▶ [What to produce] Copy every record that follows, word for word.

▶ [Material to process]
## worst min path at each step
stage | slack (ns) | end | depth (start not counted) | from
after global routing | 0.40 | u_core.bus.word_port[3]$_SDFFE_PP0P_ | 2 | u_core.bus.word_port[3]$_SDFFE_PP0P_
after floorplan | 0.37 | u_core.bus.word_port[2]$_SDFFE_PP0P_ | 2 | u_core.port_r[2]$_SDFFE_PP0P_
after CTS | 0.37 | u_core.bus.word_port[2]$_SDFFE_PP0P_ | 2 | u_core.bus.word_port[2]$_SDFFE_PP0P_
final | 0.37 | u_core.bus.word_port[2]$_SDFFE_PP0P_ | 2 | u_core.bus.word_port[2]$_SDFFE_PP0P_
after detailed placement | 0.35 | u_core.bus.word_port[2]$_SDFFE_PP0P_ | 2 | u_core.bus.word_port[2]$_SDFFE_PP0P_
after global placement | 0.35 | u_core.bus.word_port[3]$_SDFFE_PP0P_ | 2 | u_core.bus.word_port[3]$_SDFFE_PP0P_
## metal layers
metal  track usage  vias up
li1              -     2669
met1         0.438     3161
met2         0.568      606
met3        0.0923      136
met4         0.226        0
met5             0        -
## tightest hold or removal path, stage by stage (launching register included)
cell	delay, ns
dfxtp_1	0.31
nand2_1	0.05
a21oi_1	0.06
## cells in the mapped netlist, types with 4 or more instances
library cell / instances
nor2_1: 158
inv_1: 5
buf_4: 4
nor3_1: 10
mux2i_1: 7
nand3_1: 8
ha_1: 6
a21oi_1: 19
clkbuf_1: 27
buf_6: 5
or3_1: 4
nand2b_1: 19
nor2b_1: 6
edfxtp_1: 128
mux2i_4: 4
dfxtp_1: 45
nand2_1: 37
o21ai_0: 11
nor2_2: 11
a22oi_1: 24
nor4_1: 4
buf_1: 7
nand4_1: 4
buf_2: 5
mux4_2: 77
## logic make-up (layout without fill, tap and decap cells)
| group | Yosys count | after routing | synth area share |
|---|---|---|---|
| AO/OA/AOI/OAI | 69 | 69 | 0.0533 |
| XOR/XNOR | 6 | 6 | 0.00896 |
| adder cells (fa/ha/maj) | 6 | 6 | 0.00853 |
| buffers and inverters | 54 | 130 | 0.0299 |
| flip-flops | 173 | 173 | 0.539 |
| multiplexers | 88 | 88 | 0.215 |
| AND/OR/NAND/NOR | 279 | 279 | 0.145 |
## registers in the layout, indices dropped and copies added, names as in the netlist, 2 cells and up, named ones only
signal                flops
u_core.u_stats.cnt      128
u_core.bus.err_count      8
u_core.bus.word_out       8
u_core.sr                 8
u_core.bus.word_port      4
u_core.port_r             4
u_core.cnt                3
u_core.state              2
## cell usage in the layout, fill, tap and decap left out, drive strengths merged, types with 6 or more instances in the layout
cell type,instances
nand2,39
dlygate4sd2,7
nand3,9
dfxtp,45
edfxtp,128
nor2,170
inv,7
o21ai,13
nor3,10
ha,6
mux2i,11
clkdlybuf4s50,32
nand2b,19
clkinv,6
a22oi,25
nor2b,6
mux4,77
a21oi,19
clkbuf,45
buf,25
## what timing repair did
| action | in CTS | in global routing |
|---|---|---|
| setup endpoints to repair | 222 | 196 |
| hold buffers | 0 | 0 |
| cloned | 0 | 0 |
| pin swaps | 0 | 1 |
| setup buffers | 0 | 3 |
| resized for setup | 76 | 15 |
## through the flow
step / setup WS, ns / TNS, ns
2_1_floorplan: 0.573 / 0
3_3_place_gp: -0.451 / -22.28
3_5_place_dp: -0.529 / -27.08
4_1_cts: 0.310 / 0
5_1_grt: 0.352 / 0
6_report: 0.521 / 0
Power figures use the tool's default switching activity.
$ cat src/rtl/fb_write_arbiter.sv
// Frame buffer write-port arbiter: single brush pixel writes in idle, or a full-frame
// clear sweep (one write per cycle) followed by a one-cycle done pulse.
module fb_write_arbiter #(
   parameter int unsigned H_PIXELS    = 640,
   parameter int unsigned V_PIXELS    = 360,
   parameter int unsigned COLOR_WIDTH = 4
) (
   input  logic                   pixel_clk_in,
   input  logic                   rst_in,
   input  logic                   clear_in,
   input  logic [COLOR_WIDTH-1:0] clear_color_in,
   input  logic                   brush_valid_in,
   input  logic [9:0]             brush_x_in,
   input  logic [8:0]             brush_y_in,
   input  logic [COLOR_WIDTH-1:0] brush_color_in,
   output logic                   brush_ready_out,
   output logic                   wr_en_out,
   output logic [17:0]            wr_addr_out,
   output logic [COLOR_WIDTH-1:0] wr_data_out,
   output logic                   busy_out,
   output logic                   clear_done_out
);

   localparam logic [17:0] HWidth   = 18'(H_PIXELS);
   localparam logic [17:0] LastAddr = 18'(H_PIXELS * V_PIXELS - 1);

   typedef enum logic [1:0] {IDLE, CLEAR, DONE} state_t;

   state_t                 state;
   logic [17:0]            count;
   logic [COLOR_WIDTH-1:0] color;

   logic [17:0] x_ext;
   logic [17:0] y_ext;
   logic [17:0] brush_addr;
   logic        brush_in_range;
   logic        brush_accept;

   always_comb begin
      x_ext          = {8'd0, brush_x_in};
      y_ext          = {9'd0, brush_y_in};
      brush_addr     = x_ext + HWidth * y_ext;
      brush_in_range = ({22'd0, brush_x_in} < H_PIXELS) && ({23'd0, brush_y_in} < V_PIXELS);
      // Reset also blocks acceptance so nothing is handshaken while held in reset.
      brush_ready_out = (state == IDLE) && !clear_in && !rst_in;
      brush_accept    = brush_valid_in && brush_ready_out;
   end

   always_ff @(posedge pixel_clk_in) begin
      if (rst_in) begin
         state          <= IDLE;
         count          <= '0;
         color          <= '0;
         wr_en_out      <= 1'b0;
         wr_addr_out    <= '0;
         wr_data_out    <= '0;
         busy_out       <= 1'b0;
         clear_done_out <= 1'b0;
      end else begin
         unique case (state)
            IDLE: begin
               clear_done_out <= 1'b0;
               if (clear_in) begin
                  // Address 0 goes out immediately; count tracks the address on the port.
                  state       <= CLEAR;
                  count       <= '0;
                  color       <= clear_color_in;
                  wr_en_out   <= 1'b1;
                  wr_addr_out <= '0;
                  wr_data_out <= clear_color_in;
                  busy_out    <= 1'b1;
               end else if (brush_accept) begin
                  wr_en_out   <= brush_in_range;
                  wr_addr_out <= brush_addr;
                  wr_data_out <= brush_color_in;
                  busy_out    <= 1'b0;
               end else begin
                  wr_en_out <= 1'b0;
                  busy_out  <= 1'b0;
               end
            end
            CLEAR: begin
               if (count == LastAddr) begin
                  state          <= DONE;
                  wr_en_out      <= 1'b0;
                  busy_out       <= 1'b0;
                  clear_done_out <= 1'b1;
               end else begin
                  count       <= count + 18'd1;
                  wr_en_out   <= 1'b1;
                  wr_addr_out <= count + 18'd1;
                  wr_data_out <= color;
                  busy_out    <= 1'b1;
               end
            end
            DONE: begin
               state          <= IDLE;
               wr_en_out      <= 1'b0;
               busy_out       <= 1'b0;
               clear_done_out <= 1'b0;
            end
            default: begin
               state          <= IDLE;
               wr_en_out      <= 1'b0;
               busy_out       <= 1'b0;
               clear_done_out <= 1'b0;
            end
         endcase
      end
   end

endmodule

▶ [Response below]
## worst min path at each step
stage | slack (ns) | end | depth (start not counted) | from
after global routing | 0.40 | u_core.bus.word_port[3]$_SDFFE_PP0P_ | 2 | u_core.bus.word_port[3]$_SDFFE_PP0P_
after floorplan | 0.37 | u_core.bus.word_port[2]$_SDFFE_PP0P_ | 2 | u_core.port_r[2]$_SDFFE_PP0P_
after CTS | 0.37 | u_core.bus.word_port[2]$_SDFFE_PP0P_ | 2 | u_core.bus.word_port[2]$_SDFFE_PP0P_
final | 0.37 | u_core.bus.word_port[2]$_SDFFE_PP0P_ | 2 | u_core.bus.word_port[2]$_SDFFE_PP0P_
after detailed placement | 0.35 | u_core.bus.word_port[2]$_SDFFE_PP0P_ | 2 | u_core.bus.word_port[2]$_SDFFE_PP0P_
after global placement | 0.35 | u_core.bus.word_port[3]$_SDFFE_PP0P_ | 2 | u_core.bus.word_port[3]$_SDFFE_PP0P_
## metal layers
metal  track usage  vias up
li1              -     2669
met1         0.438     3161
met2         0.568      606
met3        0.0923      136
met4         0.226        0
met5             0        -
## tightest hold or removal path, stage by stage (launching register included)
cell	delay, ns
dfxtp_1	0.31
nand2_1	0.05
a21oi_1	0.06
## cells in the mapped netlist, types with 4 or more instances
library cell / instances
nor2_1: 158
inv_1: 5
buf_4: 4
nor3_1: 10
mux2i_1: 7
nand3_1: 8
ha_1: 6
a21oi_1: 19
clkbuf_1: 27
buf_6: 5
or3_1: 4
nand2b_1: 19
nor2b_1: 6
edfxtp_1: 128
mux2i_4: 4
dfxtp_1: 45
nand2_1: 37
o21ai_0: 11
nor2_2: 11
a22oi_1: 24
nor4_1: 4
buf_1: 7
nand4_1: 4
buf_2: 5
mux4_2: 77
## logic make-up (layout without fill, tap and decap cells)
| group | Yosys count | after routing | synth area share |
|---|---|---|---|
| AO/OA/AOI/OAI | 69 | 69 | 0.0533 |
| XOR/XNOR | 6 | 6 | 0.00896 |
| adder cells (fa/ha/maj) | 6 | 6 | 0.00853 |
| buffers and inverters | 54 | 130 | 0.0299 |
| flip-flops | 173 | 173 | 0.539 |
| multiplexers | 88 | 88 | 0.215 |
| AND/OR/NAND/NOR | 279 | 279 | 0.145 |
## registers in the layout, indices dropped and copies added, names as in the netlist, 2 cells and up, named ones only
signal                flops
u_core.u_stats.cnt      128
u_core.bus.err_count      8
u_core.bus.word_out       8
u_core.sr                 8
u_core.bus.word_port      4
u_core.port_r             4
u_core.cnt                3
u_core.state              2
## cell usage in the layout, fill, tap and decap left out, drive strengths merged, types with 6 or more instances in the layout
cell type,instances
nand2,39
dlygate4sd2,7
nand3,9
dfxtp,45
edfxtp,128
nor2,170
inv,7
o21ai,13
nor3,10
ha,6
mux2i,11
clkdlybuf4s50,32
nand2b,19
clkinv,6
a22oi,25
nor2b,6
mux4,77
a21oi,19
clkbuf,45
buf,25
## what timing repair did
| action | in CTS | in global routing |
|---|---|---|
| setup endpoints to repair | 222 | 196 |
| hold buffers | 0 | 0 |
| cloned | 0 | 0 |
| pin swaps | 0 | 1 |
| setup buffers | 0 | 3 |
| resized for setup | 76 | 15 |
## through the flow
step / setup WS, ns / TNS, ns
2_1_floorplan: 0.573 / 0
3_3_place_gp: -0.451 / -22.28
3_5_place_dp: -0.529 / -27.08
4_1_cts: 0.310 / 0
5_1_grt: 0.352 / 0
6_report: 0.521 / 0
Power figures use the tool's default switching activity.
$ cat src/rtl/fb_write_arbiter.sv
// Frame buffer write-port arbiter: single brush pixel writes in idle, or a full-frame
// clear sweep (one write per cycle) followed by a one-cycle done pulse.
module fb_write_arbiter #(
   parameter int unsigned H_PIXELS    = 640,
   parameter int unsigned V_PIXELS    = 360,
   parameter int unsigned COLOR_WIDTH = 4
) (
   input  logic                   pixel_clk_in,
   input  logic                   rst_in,
   input  logic                   clear_in,
   input  logic [COLOR_WIDTH-1:0] clear_color_in,
   input  logic                   brush_valid_in,
   input  logic [9:0]             brush_x_in,
   input  logic [8:0]             brush_y_in,
   input  logic [COLOR_WIDTH-1:0] brush_color_in,
   output logic                   brush_ready_out,
   output logic                   wr_en_out,
   output logic [17:0]            wr_addr_out,
   output logic [COLOR_WIDTH-1:0] wr_data_out,
   output logic                   busy_out,
   output logic                   clear_done_out
);

   localparam logic [17:0] HWidth   = 18'(H_PIXELS);
   localparam logic [17:0] LastAddr = 18'(H_PIXELS * V_PIXELS - 1);

   typedef enum logic [1:0] {IDLE, CLEAR, DONE} state_t;

   state_t                 state;
   logic [17:0]            count;
   logic [COLOR_WIDTH-1:0] color;

   logic [17:0] x_ext;
   logic [17:0] y_ext;
   logic [17:0] brush_addr;
   logic        brush_in_range;
   logic        brush_accept;

   always_comb begin
      x_ext          = {8'd0, brush_x_in};
      y_ext          = {9'd0, brush_y_in};
      brush_addr     = x_ext + HWidth * y_ext;
      brush_in_range = ({22'd0, brush_x_in} < H_PIXELS) && ({23'd0, brush_y_in} < V_PIXELS);
      // Reset also blocks acceptance so nothing is handshaken while held in reset.
      brush_ready_out = (state == IDLE) && !clear_in && !rst_in;
      brush_accept    = brush_valid_in && brush_ready_out;
   end

   always_ff @(posedge pixel_clk_in) begin
      if (rst_in) begin
         state          <= IDLE;
         count          <= '0;
         color          <= '0;
         wr_en_out      <= 1'b0;
         wr_addr_out    <= '0;
         wr_data_out    <= '0;
         busy_out       <= 1'b0;
         clear_done_out <= 1'b0;
      end else begin
         unique case (state)
            IDLE: begin
               clear_done_out <= 1'b0;
               if (clear_in) begin
                  // Address 0 goes out immediately; count tracks the address on the port.
                  state       <= CLEAR;
                  count       <= '0;
                  color       <= clear_color_in;
                  wr_en_out   <= 1'b1;
                  wr_addr_out <= '0;
                  wr_data_out <= clear_color_in;
                  busy_out    <= 1'b1;
               end else if (brush_accept) begin
                  wr_en_out   <= brush_in_range;
                  wr_addr_out <= brush_addr;
                  wr_data_out <= brush_color_in;
                  busy_out    <= 1'b0;
               end else begin
                  wr_en_out <= 1'b0;
                  busy_out  <= 1'b0;
               end
            end
            CLEAR: begin
               if (count == LastAddr) begin
                  state          <= DONE;
                  wr_en_out      <= 1'b0;
                  busy_out       <= 1'b0;
                  clear_done_out <= 1'b1;
               end else begin
                  count       <= count + 18'd1;
                  wr_en_out   <= 1'b1;
                  wr_addr_out <= count + 18'd1;
                  wr_data_out <= color;
                  busy_out    <= 1'b1;
               end
            end
            DONE: begin
               state          <= IDLE;
               wr_en_out      <= 1'b0;
               busy_out       <= 1'b0;
               clear_done_out <= 1'b0;
            end
            default: begin
               state          <= IDLE;
               wr_en_out      <= 1'b0;
               busy_out       <= 1'b0;
               clear_done_out <= 1'b0;
            end
         endcase
      end
   end

endmodule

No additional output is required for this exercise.